La letteratura della diaspora iraniana in Italia

 

di Maria Cristina Mauceri – Università di Sydney

Un’intervista ad Alice Miggiano

Facendo ricerche sulle opere da inserire nella banca dati degli autori translingui in Italia ho avuto la fortuna di scoprire Alice Miggiano che sta lavorando a un catalogo degli autori iraniani e delle loro opere narrative in italiano. Grazie a internet sono riuscita a contattarla e le ho posto alcune domande su questi autori. È sempre affascinante scoprire le motivazioni che ci spingono a interessarci a una cultura, impararne la lingua e studiarne la letteratura.  Ma prima voglio raccontare un breve aneddoto, possiamo definirlo una curiosa coincidenza, o un caso di serendipity (una felice scoperta casuale). Pochi giorni fa ero a Bologna e sono andata a fare acquisti in una rinomata salumeria. Alla cassa c’era una ragazza con lunghi capelli neri che aveva davanti a sé un post-it giallo su cui aveva scritto in un alfabeto a me ignoto. Poiché sono curiosa, le ho chiesto non solo in quale lingua avesse scritto ma anche cosa stesse scrivendo. Era una giovane iraniana che tra uno scontrino e l’altro scriveva poesie. E poiché pioveva su Bologna quel giorno, il tema della poesia (ho chiesto anche questo) era la pioggia.   Ma torniamo ora alle domande che ho posto ad Alice Miggiano e alle sue interessanti risposte che ci introducono nella letteratura della diaspora iraniana in Italia.

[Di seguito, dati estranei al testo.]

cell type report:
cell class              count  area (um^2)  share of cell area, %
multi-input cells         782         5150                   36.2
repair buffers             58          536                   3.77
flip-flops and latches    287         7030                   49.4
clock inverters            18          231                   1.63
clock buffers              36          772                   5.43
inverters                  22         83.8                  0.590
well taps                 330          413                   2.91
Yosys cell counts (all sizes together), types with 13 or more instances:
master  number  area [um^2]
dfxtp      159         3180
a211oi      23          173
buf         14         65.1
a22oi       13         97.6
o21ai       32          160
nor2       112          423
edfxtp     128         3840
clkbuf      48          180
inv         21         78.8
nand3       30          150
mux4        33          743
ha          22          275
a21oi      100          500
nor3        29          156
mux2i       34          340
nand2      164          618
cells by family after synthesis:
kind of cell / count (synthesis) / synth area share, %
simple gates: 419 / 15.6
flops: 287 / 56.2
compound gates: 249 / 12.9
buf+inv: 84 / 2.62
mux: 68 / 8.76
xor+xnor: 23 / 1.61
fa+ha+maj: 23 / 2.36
### config.mk
export PLATFORM = sky130hd
export DESIGN_NAME = boa_muldiv_ctl
export DESIGN_NICKNAME = d
export VERILOG_FILES = /design/src/rtl/boa_muldiv_ctl.sv
export SDC_FILE = /design/constraint.sdc
export NUM_CORES = 1
export LEC_CHECK = 0
export ABC_AREA = 1
export BUFFER_PORTS_ARGS = -buffer_cell sky130_fd_sc_hd__buf_2
export CAP_MARGIN = 20
export CORE_AREA = 3 3 144 146
export DETAILED_ROUTE_END_ITERATION = 6
export DIE_AREA = 0 0 147 149
export HOLD_SLACK_MARGIN = 0.15
export PLACE_DENSITY = 0.76
export SYNTH_ARGS = -nofsm -noshare
export SYNTH_HDL_FRONTEND = slang
export SYNTH_SLANG_ARGS = --single-unit
### constraint.sdc
create_clock -name clk -period 2.15 [get_ports clk]
set_input_delay 0.3225 -clock clk [delete_from_list [all_inputs] [get_ports clk]]
set_output_delay 0.3225 -clock clk [all_outputs]
set_load 0.05 [all_outputs]
### src/rtl/boa_muldiv_ctl.sv
// boa_muldiv_ctl: sequences M-extension operations onto an external
// zero-latency multiplier and a pipelined divider. Requests and responses
// use valid/ready handshakes. flush is a synchronous abort; rst_n is an
// asynchronous abort.
module boa_muldiv_ctl #(
   parameter int DIV_LATENCY = 1,
   parameter int TAG_W       = 5
) (
   input  logic             clk,
   input  logic             rst_n,
   input  logic             flush,
   input  logic             req_valid,
   output logic             req_ready,
   input  logic [2:0]       req_op,
   input  logic [31:0]      req_lhs,
   input  logic [31:0]      req_rhs,
   input  logic [TAG_W-1:0] req_tag,
   output logic             resp_valid,
   input  logic             resp_ready,
   output logic [31:0]      resp_data,
   output logic [TAG_W-1:0] resp_tag,
   output logic             busy,
   output logic             mul_u_lhs,
   output logic             mul_u_rhs,
   output logic [31:0]      mul_lhs,
   output logic [31:0]      mul_rhs,
   input  logic [63:0]      mul_res,
   output logic             div_u,
   output logic [31:0]      div_lhs,
   output logic [31:0]      div_rhs,
   input  logic [31:0]      div_res,
   input  logic [31:0]      mod_res
);

   localparam int CNT_W = $clog2(DIV_LATENCY + 1);
   localparam logic [CNT_W-1:0] CNT_LOAD = CNT_W'(DIV_LATENCY);
   localparam logic [CNT_W-1:0] CNT_ONE  = CNT_W'(1);

   localparam logic [2:0] OP_MUL    = 3'd0;
   localparam logic [2:0] OP_MULH   = 3'd1;
   localparam logic [2:0] OP_MULHSU = 3'd2;

   typedef enum logic [1:0] {
      S_IDLE = 2'd0,
      S_EXEC = 2'd1,
      S_DONE = 2'd2
   } state_t;

   state_t           state_q, state_d;
   logic [CNT_W-1:0] cnt_q, cnt_d;
   logic [2:0]       op_q, op_d;
   logic [31:0]      lhs_q, lhs_d;
   logic [31:0]      rhs_q, rhs_d;
   logic [TAG_W-1:0] tag_q, tag_d;
   logic             u_lhs_q, u_lhs_d;
   logic             u_rhs_q, u_rhs_d;
   logic             div_u_q, div_u_d;
   logic [31:0]      resp_data_q, resp_data_d;
   logic [TAG_W-1:0] resp_tag_q, resp_tag_d;
   logic             accept_s;
   logic [31:0]      result_s;

   // A new request may enter only from IDLE, or from DONE while the held
   // response is being taken; never during EXEC so the divider is not restarted.
   assign req_ready  = !flush && ((state_q == S_IDLE) || ((state_q == S_DONE) && resp_ready));
   assign accept_s   = req_valid && req_ready;
   assign resp_valid = (state_q == S_DONE);
   assign busy       = (state_q != S_IDLE);
   assign resp_data  = resp_data_q;
   assign resp_tag   = resp_tag_q;

   // Datapath ports come straight from the operand registers, which only
   // change on accept, so they are stable through EXEC and hold afterwards.
   assign mul_lhs   = lhs_q;
   assign mul_rhs   = rhs_q;
   assign div_lhs   = lhs_q;
   assign div_rhs   = rhs_q;
   assign mul_u_lhs = u_lhs_q;
   assign mul_u_rhs = u_rhs_q;
   assign div_u     = div_u_q;

   // Result selection for the operation currently in EXEC; divide-by-zero and
   // signed overflow are resolved here without trusting the divider.
   always_comb begin
      result_s = 32'd0;
      if (!op_q[2]) begin
         if (op_q == OP_MUL) begin
            result_s = mul_res[31:0];
         end else begin
            result_s = mul_res[63:32];
         end
      end else if (rhs_q == 32'd0) begin
         result_s = op_q[1] ? lhs_q : 32'hFFFF_FFFF;
      end else if (!op_q[0] && (lhs_q == 32'h8000_0000) && (rhs_q == 32'hFFFF_FFFF)) begin
         result_s = op_q[1] ? 32'd0 : 32'h8000_0000;
      end else begin
         result_s = op_q[1] ? mod_res : div_res;
      end
   end

   // Next-state logic: FSM transitions, latency counter, request capture and
   // response capture, with flush overriding everything.
   always_comb begin
      state_d     = state_q;
      cnt_d       = cnt_q;
      op_d        = op_q;
      lhs_d       = lhs_q;
      rhs_d       = rhs_q;
      tag_d       = tag_q;
      u_lhs_d     = u_lhs_q;
      u_rhs_d     = u_rhs_q;
      div_u_d     = div_u_q;
      resp_data_d = resp_data_q;
      resp_tag_d  = resp_tag_q;
      if (flush) begin
         state_d = S_IDLE;
         cnt_d   = '0;
      end else begin
         case (state_q)
            S_IDLE: begin
               if (accept_s) begin
                  state_d = S_EXEC;
               end else begin
                  state_d = S_IDLE;
               end
            end
            S_EXEC: begin
               if (cnt_q == '0) begin
                  state_d     = S_DONE;
                  resp_data_d = result_s;
                  resp_tag_d  = tag_q;
               end else begin
                  cnt_d = cnt_q - CNT_ONE;
               end
            end
            S_DONE: begin
               if (resp_ready) begin
                  state_d = accept_s ? S_EXEC : S_IDLE;
               end else begin
                  state_d = S_DONE;
               end
            end
            default: begin
               state_d = S_IDLE;
               cnt_d   = '0;
            end
         endcase
         if (accept_s) begin
            op_d  = req_op;
            lhs_d = req_lhs;
            rhs_d = req_rhs;
            tag_d = req_tag;
            cnt_d = (req_op[2] && (req_rhs != 32'd0)) ? CNT_LOAD : '0;
            case (req_op)
               OP_MULH: begin
                  u_lhs_d = 1'b0;
                  u_rhs_d = 1'b0;
               end
               OP_MULHSU: begin
                  u_lhs_d = 1'b0;
                  u_rhs_d = 1'b1;
               end
               default: begin
                  u_lhs_d = 1'b1;
                  u_rhs_d = 1'b1;
               end
            endcase
            div_u_d = req_op[2] && req_op[0];
         end else begin
            div_u_d = div_u_q;
         end
      end
   end

   // State and datapath registers with asynchronous active-low reset.
   always_ff @(posedge clk or negedge rst_n) begin
      if (!rst_n) begin
         state_q     <= S_IDLE;
         cnt_q       <= '0;
         op_q        <= 3'd0;
         lhs_q       <= 32'd0;
         rhs_q       <= 32'd0;
         tag_q       <= '0;
         u_lhs_q     <= 1'b0;
         u_rhs_q     <= 1'b0;
         div_u_q     <= 1'b0;
         resp_data_q <= 32'd0;
         resp_tag_q  <= '0;
      end else begin
         state_q     <= state_d;
         cnt_q       <= cnt_d;
         op_q        <= op_d;
         lhs_q       <= lhs_d;
         rhs_q       <= rhs_d;
         tag_q       <= tag_d;
         u_lhs_q     <= u_lhs_d;
         u_rhs_q     <= u_rhs_d;
         div_u_q     <= div_u_d;
         resp_data_q <= resp_data_d;
         resp_tag_q  <= resp_tag_d;
      end
   end

endmodule
**config.mk**
```make
export PLATFORM = sky130hd
export DESIGN_NAME = uart_tx
export DESIGN_NICKNAME = d
export VERILOG_FILES = /design/src/rtl/uart_pkg.sv /design/src/rtl/uart_baud_tick.sv /design/src/rtl/uart_tx.sv
export SDC_FILE = /design/constraint.sdc
export NUM_CORES = 1
export LEC_CHECK = 0
export BUFFER_PORTS_ARGS = -buffer_cell sky130_fd_sc_hd__buf_2
export CORE_MARGIN = 1
export CORE_UTILIZATION = 40
export DETAILED_ROUTE_END_ITERATION = 12
export SLEW_MARGIN = 20
export SYNTH_ARGS = -nofsm -noshare
export SYNTH_HDL_FRONTEND = slang
export SYNTH_HIERARCHICAL = 1
export SYNTH_SLANG_ARGS = --single-unit
```
**constraint.sdc**
```tcl
create_clock -name clk -period 2.6 [get_ports clk]
set_input_delay 0.26 -clock clk [delete_from_list [all_inputs] [get_ports clk]]
set_output_delay 0.26 -clock clk [all_outputs]
set_load 0.03 [all_outputs]
```
**src/rtl/uart_pkg.sv**
```systemverilog
// uart_pkg: shared UART FSM state type and default frame constants used by uart_tx, uart_baud_tick and the receiver
package uart_pkg;
  typedef enum logic [1:0] {IDLE, START, DATA, STOP} uart_state_e;
  localparam int DEF_CLKS_PER_BIT = 16;
  localparam int DEF_DATA_BITS = 8;
  localparam int DEF_STOP_BITS = 1;
endpackage

```
**src/rtl/uart_baud_tick.sv**
```systemverilog
// uart_baud_tick: bit-period counter; ports clk, rst_n (async active-low), restart (hold count at 0), tick (last cycle of a bit period)
module uart_baud_tick import uart_pkg::*; #(
  parameter int CLKS_PER_BIT = DEF_CLKS_PER_BIT
) (
  input  logic clk,
  input  logic rst_n,
  input  logic restart,
  output logic tick
);
  localparam int W = CLKS_PER_BIT > 1 ? $clog2(CLKS_PER_BIT) : 1;
  logic [W-1:0] cnt;
  assign tick = cnt == W'(CLKS_PER_BIT - 1);
  always_ff @(posedge clk or negedge rst_n)
    if (!rst_n) cnt <= '0;
    else cnt <= restart || tick ? '0 : cnt + 1'b1;
endmodule

```
**src/rtl/uart_tx.sv**
```systemverilog
// uart_tx: 8N1-style UART transmitter with one-entry holding buffer; ports clk, rst_n (async active-low), in_data/in_valid/in_ready (byte handshake), tx (registered serial line, idle high), busy (frame in flight or buffer full)
module uart_tx import uart_pkg::*; #(
  parameter int CLKS_PER_BIT = DEF_CLKS_PER_BIT,
  parameter int DATA_BITS    = DEF_DATA_BITS,
  parameter int STOP_BITS    = DEF_STOP_BITS
) (
  input  logic                 clk,
  input  logic                 rst_n,
  input  logic [DATA_BITS-1:0] in_data,
  input  logic                 in_valid,
  output logic                 in_ready,
  output logic                 tx,
  output logic                 busy
);
  localparam int BW = $clog2(DATA_BITS + 1);
  uart_state_e state, state_d;
  logic [DATA_BITS-1:0] buf_q, shift, shift_d;
  logic [BW-1:0] bit_cnt, bit_cnt_d;
  logic tick, buf_full, take, stop_done, load, tx_d;
  assign buf_full = !in_ready;
  assign take = in_valid && in_ready;
  assign busy = state != IDLE || buf_full;
  assign stop_done = state == STOP && tick && bit_cnt == BW'(STOP_BITS - 1);
  assign load = buf_full && (state == IDLE || stop_done);
  uart_baud_tick #(.CLKS_PER_BIT(CLKS_PER_BIT)) u_baud (
    .clk(clk),
    .rst_n(rst_n),
    .restart(state == IDLE),
    .tick(tick)
  );
  always_ff @(posedge clk or negedge rst_n)
    if (!rst_n) begin
      state    <= IDLE;
      shift    <= '0;
      bit_cnt  <= '0;
      buf_q    <= '0;
      in_ready <= 1'b1;
      tx       <= 1'b1;
    end else begin
      state    <= state_d;
      shift    <= shift_d;
      bit_cnt  <= bit_cnt_d;
      in_ready <= load || (in_ready && !in_valid);
      tx       <= tx_d;
      if (take) buf_q <= in_data;
    end
  always_comb
    state_d = load ? START :
              state == START && tick ? DATA :
              state == DATA && tick && bit_cnt == BW'(DATA_BITS - 1) ? STOP :
              stop_done ? IDLE : state;
  // tx is registered from the next-state view so the start bit appears on the load edge itself
  always_comb begin
    shift_d   = load ? buf_q : state == DATA && tick ? shift >> 1 : shift;
    bit_cnt_d = state_d != state ? '0 : tick && state != IDLE ? bit_cnt + 1'b1 : bit_cnt;
    tx_d      = state_d == DATA ? shift_d[0] : state_d != START;
  end
endmodule
```
### config.mk
export PLATFORM = sky130hd
export DESIGN_NAME = pc_sequencer
export DESIGN_NICKNAME = d
export VERILOG_FILES = /design/src/rtl/pc_sequencer.sv
export SDC_FILE = /design/constraint.sdc
export NUM_CORES = 1
export LEC_CHECK = 0
export BUFFER_PORTS_ARGS = -buffer_cell sky130_fd_sc_hd__buf_4
export CAP_MARGIN = 10
export CORE_MARGIN = 2
export CORE_UTILIZATION = 45
export DETAILED_ROUTE_END_ITERATION = 16
export GPL_ROUTABILITY_DRIVEN = 0
export GPL_TIMING_DRIVEN = 0
export PLACE_DENSITY = 0.69
export SETUP_SLACK_MARGIN = 0.05
export SLEW_MARGIN = 20
export SYNTH_ARGS = -nofsm -noshare
export SYNTH_HDL_FRONTEND = slang
export SYNTH_SLANG_ARGS = --single-unit
### constraint.sdc
create_clock -name clk -period 1.9 [get_ports clk]
set_clock_uncertainty 0.05 [all_clocks]
set_input_delay 0.475 -clock clk [delete_from_list [all_inputs] [get_ports clk]]
set_output_delay 0.475 -clock clk [all_outputs]
set_load 0.05 [all_outputs]
### src/rtl/pc_sequencer.sv
`default_nettype none
// ============================================================================
// Module   : pc_sequencer
// Brief    : Registered program counter with a shift-register return stack.
//            Optional stack overflow/underflow flags: define SEQ_STACK_GUARD_EN.
// Revision : 1.0 - initial release
// ============================================================================
module pc_sequencer #(
    parameter int               PC_W        = 9,
    parameter int               STACK_DEPTH = 2,
    parameter logic [PC_W-1:0]  RST_VEC     = {PC_W{1'b1}}
) (
    input  logic                               clk,
    input  logic                               rst,
    input  logic                               en,
    input  logic [11:0]                        instr,
    input  logic                               z,
    input  logic                               pcl_wr,
    input  logic [7:0]                         f_in_data,
    output logic [PC_W-1:0]                    pc,
    output logic [7:0]                         pcl1,
    output logic [$clog2(STACK_DEPTH+1)-1:0]   stk_lvl,
    output logic                               stk_ovf,
    output logic                               stk_unf
);

    localparam int              LVL_W     = $clog2(STACK_DEPTH+1);
    localparam logic [LVL_W-1:0] c_LVL_MAX = LVL_W'(STACK_DEPTH);

    logic [PC_W-1:0]  r_pc;
    logic [PC_W-1:0]  r_stack [STACK_DEPTH];
    logic [LVL_W-1:0] r_lvl;

    logic [PC_W-1:0]  w_pc_inc;
    logic [PC_W-1:0]  w_pc_skip;
    logic [PC_W-1:0]  w_pc_next;
    logic             w_goto;
    logic             w_call;
    logic             w_ret;
    logic             w_skip;
    logic             w_full;
    logic             w_empty;

    assign w_pc_inc  = r_pc + PC_W'(1);
    assign w_pc_skip = r_pc + PC_W'(2);

    // Decode in priority order; skips only qualify when no branch matched.
    assign w_goto = (instr[11:9] == 3'b101);
    assign w_call = (instr[11:8] == 4'b1001);
    assign w_ret  = (instr[11:8] == 4'b1000);
    assign w_skip = ((instr[11:8] == 4'b0111) && !z) ||
                    ((instr[11:8] == 4'b0110) &&  z) ||
                    ((instr[11:6] == 6'b001111) && z) ||
                    ((instr[11:6] == 6'b001011) && z);

    assign w_full  = (r_lvl == c_LVL_MAX);
    assign w_empty = (r_lvl == '0);

    always_comb begin
        w_pc_next = w_pc_inc;
        if (w_goto) begin
            w_pc_next = PC_W'(instr[8:0]);
        end else if (w_call) begin
            w_pc_next = PC_W'(instr[7:0]);
        end else if (w_ret) begin
            w_pc_next = r_stack[0];
        end else if (w_skip) begin
            w_pc_next = w_pc_skip;
        end else if (pcl_wr) begin
            w_pc_next = PC_W'(f_in_data);
        end
    end

    always_ff @(posedge clk) begin
        if (rst) begin
            r_pc  <= RST_VEC;
            r_lvl <= '0;
            for (int i = 0; i < STACK_DEPTH; i++) begin
                r_stack[i] <= '0;
            end
        end else if (en) begin
            r_pc <= w_pc_next;
            if (w_call && !w_goto) begin
                for (int i = 1; i < STACK_DEPTH; i++) begin
                    r_stack[i] <= r_stack[i-1];
                end
                r_stack[0] <= w_pc_inc;
                if (!w_full) begin
                    r_lvl <= r_lvl + LVL_W'(1);
                end
            end else if (w_ret && !w_goto) begin
                // Bottom entry is left in place so it is duplicated upward.
                for (int i = 0; i < STACK_DEPTH - 1; i++) begin
                    r_stack[i] <= r_stack[i+1];
                end
                if (!w_empty) begin
                    r_lvl <= r_lvl - LVL_W'(1);
                end
            end
        end
    end

`ifdef SEQ_STACK_GUARD_EN
    logic r_ovf;
    logic r_unf;

    always_ff @(posedge clk) begin
        if (rst) begin
            r_ovf <= 1'b0;
            r_unf <= 1'b0;
        end else if (en) begin
            if (w_call && w_full) begin
                r_ovf <= 1'b1;
            end
            if (w_ret && w_empty) begin
                r_unf <= 1'b1;
            end
        end
    end

    assign stk_ovf = r_ovf;
    assign stk_unf = r_unf;
`else
    assign stk_ovf = 1'b0;
    assign stk_unf = 1'b0;
`endif

    assign pc      = r_pc;
    assign pcl1    = w_pc_inc[7:0];
    assign stk_lvl = r_lvl;

endmodule
`default_nettype wire
==> results.toml <==
[outcome]
status = "complete, but fails checks"
failed_checks = "negative setup slack"

[power_and_ir_drop]
pwr_density_cell_mw_per_mm2 = 908.8
leakagePower_nw = 1.124
ir_drop_v = 0.0004456
finalPower_mw = 2.519

[route]
dr_total_vias = 1809
drt_first_pass_iters = 4
wl_per_cell_um = 18.39
drt-vias-per-instance = 5.817
initialDrtViolationCount = 216
wl_um = 5719
ant_nets = 0
remaining_drc_errors = 0

[sta]
min_period_ns = 2.052
rsz0062_at_grt = "yes"
worst_pin_slew_ns = 0.5051
setup_violations = 4
fmaxAchievable_mhz = 487.3
min_period_over_period = 1.080
max_slew_margin = 0.6633
fin_ws_ns = -0.1521
hold_violations = 0
slew_viol_final = 0

[synthesis]
synth-edff-count = 18
synth.top_cell.area_share = 0.2831
synth-simple-area-share = 0.1979
synth-compound-area-share = 0.1848
ys_warn_count = 0
ys_ff_latch = 29
synth_xor_area_frac = 0.06422
synth.largest_area_cell = "edfxtp_1"
synth_area_per_cell_um2 = 9.842
synth_fa_ha_area_frac = 0.01966
synth_cell_types = 52
muxShareOfSynthArea = 0.06684
synthCells = 194
ys_top_cells_by_count = "nand2_1, edfxtp_1, o21ai_0"
synth_seq_area_share = 0.3984
synth-main-ff-cell = "edfxtp_1"
yosys-top-cells-area = "edfxtp_1, dfxtp_1, nand2_1"
synth.most_common_cell = "nand2_1"
syn_area_mm2 = 0.001909
synthArstFlopShare = 0
synth_top_family_by_area = "simple AND/OR/NAND/NOR gates"

[place]
port_buffers = 40
dp_hpwl_um = 3732
post-place-ws_ns = -0.1648

[global_route]
grt_max_degree = 11
grt_pass1_wl_um = 8845
antenna_found_initial = 0
grt_overflow_total = 0
grt_pass1_vias = 1751
track_usage = 0.2363

[floorplanning]
die_w_um = 69.14
fp.dieH_um = 69.14
start_util = 0.4739
ios = 46
fp.dieArea_mm2 = 0.004780
rows = 23
core_mm2 = 0.004029

[final_layout]
nFillCells = 335
drive_above_1_share = 0.4483
antenna_cells = 0
multiInputGateArea_mm2 = 0.001194
finalNetCount = 288
regArea_um2 = 782.0
area_delta_synth_final_pct = 45.15

[setup_path]
end_kind = "output port"
required_ns = 1.37
rr_startpoint = "pc[1]"
cp_max_fo = 5
crit_type = "reg2out"
cp.arrival_ns = 1.53
crit_path_start_kind = "flop"
startpoint = "pc[1]"

[worst_hold_path]
min_path_type = "in2reg"
hold_path.startpoint = "rst"

[clocking]
htreeDepth = 2
path_clk_slew_ns = 0.07
clk_path_buf_depth = 2
clockRootBuffer = "clkbuf_8"
cts_tree = "yes"
hold_buffers = 0
clock_latency_ns = 0.28
cts.sinks = 29
cts_inserted_buffers = 5

[flow_run]
drv_cap = 0
## path summary, 6_finish.rpt
kind	slack, ns	to	cells past startpoint
worst min register to register	0.48	stk_lvl[1]	2
worst max-delay path	-0.15	pcl1[5]	4
worst max register to register	0.03	pc[5]	8
worst min-delay path	0.41	stk_lvl[1]	2
## metal layers
layer / part of all wire / global-route usage / up-vias
li1: - / - / 839
met1: 0.42 / 0.2971 / 846
met2: 0.48 / 0.3835 / 103
met3: 0.067 / 0.05702 / 21
met4: 0.034 / 0.1068 / 0
met5: 0 / 0 / -
## metrics by stage
step	util	TNS (ns)	hold slack, ns	instance area (µm²)	instances
floorplan	-	-0.1368	0.4463	2008	195
global placement	0.5885	-0.2779	0.4645	2371	285
detailed placement	0.5885	-0.4050	0.4691	2371	285
CTS	0.6581	-0.4592	0.3954	2651	302
global route	0.6879	-0.7196	0.4154	2771	311
finish	0.6879	-0.4255	0.4089	2771	311
## timing repair
item                                   CTS  global route
gates resized for setup                 18            12
setup buffers                           10             9
setup endpoints to repair                7             9
pin swaps                               10             4
endpoints found under the hold margin    0             0
## where the power goes
part	internal (mW)	leakage (nW)	switching (mW)
Clock	0.426	0.0574	0.260
Sequential	0.710	0.278	0.0537
Combinational	0.464	0.789	0.605
Total	1.60	1.12	0.919
## placed cells by master (no fill, tap or decap), types with 3 or more instances in the layout
| cell type | n |
|---|---|
| buf_4 | 59 |
| nand2_1 | 18 |
| edfxtp_1 | 18 |
| o21ai_0 | 13 |
| and2_1 | 10 |
| buf_6 | 7 |
| a21oi_1 | 7 |
| nor2_1 | 6 |
| mux2i_1 | 6 |
| mux2_2 | 6 |
| clkbuf_8 | 6 |
| nand4_1 | 5 |
| a22o_1 | 5 |
| xnor2_1 | 5 |
| dfxtp_4 | 5 |
| buf_8 | 4 |
| nand2b_1 | 4 |
| xor2_1 | 4 |
| o22ai_1 | 4 |
| a31oi_1 | 4 |
| dfxtp_1 | 4 |
| inv_1 | 3 |
| nand3_1 | 3 |
| a211o_1 | 3 |
## flip-flops by register name, summed over array words and instances (netlist names)
signal	count
stk_lvl	2
pc	9
r_stack	18
## cell type report
class	count	area share
plain buffers	12	0.03928
clock inverters	2	0.01354
multi-input cells	147	0.4307
clock buffers	6	0.02980
flip-flops and latches	29	0.2822
repair buffers	59	0.1720
well taps	50	0.02257
inverters	6	0.009932
## logic make-up after synthesis
logic type                 after synthesis
adders and majority gates                3
other                                    1
muxes                                   12
AOI/OAI and AO/OA                       50
DFF                                     29
xor gates and xnor gates                14
buffers and inverters                   19
and+or+nand+nor                         66
## critical path: stages (launching register included)
cell and delay [ns]:
dfxtp_4 0.40, ha_2 0.22, nand4_1 0.20, xnor2_4 0.24, buf_6 0.18
Power figures use the tool's default switching activity.
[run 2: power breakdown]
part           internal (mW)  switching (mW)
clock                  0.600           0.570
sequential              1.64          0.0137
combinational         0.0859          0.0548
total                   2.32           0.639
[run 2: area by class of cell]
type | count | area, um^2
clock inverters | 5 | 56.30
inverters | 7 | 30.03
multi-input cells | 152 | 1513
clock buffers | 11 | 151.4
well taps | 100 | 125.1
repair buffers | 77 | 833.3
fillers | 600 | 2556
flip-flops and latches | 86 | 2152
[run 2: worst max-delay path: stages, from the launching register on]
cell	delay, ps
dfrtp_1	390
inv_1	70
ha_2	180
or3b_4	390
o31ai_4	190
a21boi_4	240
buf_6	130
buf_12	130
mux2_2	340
File: src/rtl/qos_rr_pick.sv
// Rotating-priority picker: first eligible class at or after rr_ptr, wrapping modulo N_CLASS.
module qos_rr_pick
  import qos_wrr_scheduler_pkg::*;
(
  input  logic [N_CLASS-1:0] eligible,
  input  logic [1:0]         rr_ptr,
  output logic               found,
  output logic [1:0]         idx
);
  logic [1:0] cand;

  // Scan farthest-first so the class nearest to rr_ptr overwrites the others.
  always_comb begin
    found = 1'b0;
    idx   = rr_ptr;
    cand  = rr_ptr;
    for (int i = N_CLASS - 1; i >= 0; i--) begin
      cand = rr_ptr + 2'(i);
      if (eligible[cand]) begin
        found = 1'b1;
        idx   = cand;
      end
    end
  end
endmodule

MCrM: Come è nato il tuo interesse per gli scrittori di origine iraniana in Italia? 

AM: Portando avanti un progetto di ricerca su “La letteratura della lontananza. Gli autori iraniani in Italia” per il Dottorato in Studi Iranici che ho conseguito nel 2015 presso l’Università degli Studi di Napoli “L’Orientale” ho cercato di coniugare due mie grandi passioni: quella per l’Iran e la sua cultura (sono laureata in Lingua e letteratura persiana) e quella per la letteratura, in particolare quella italiana (che risale agli studi liceali). A queste passioni nel corso della ricerca dottorale si è aggiunto un nuovo interesse: lo studio da un punto di vista sociologico della comunità iraniana in Italia, indispensabile per comprendere il contesto in cui gli autori sono inseriti ma utile anche per sviluppare una rete di conoscenze e prendere quindi contatto con gli scrittori, in particolare con quelli meno noti.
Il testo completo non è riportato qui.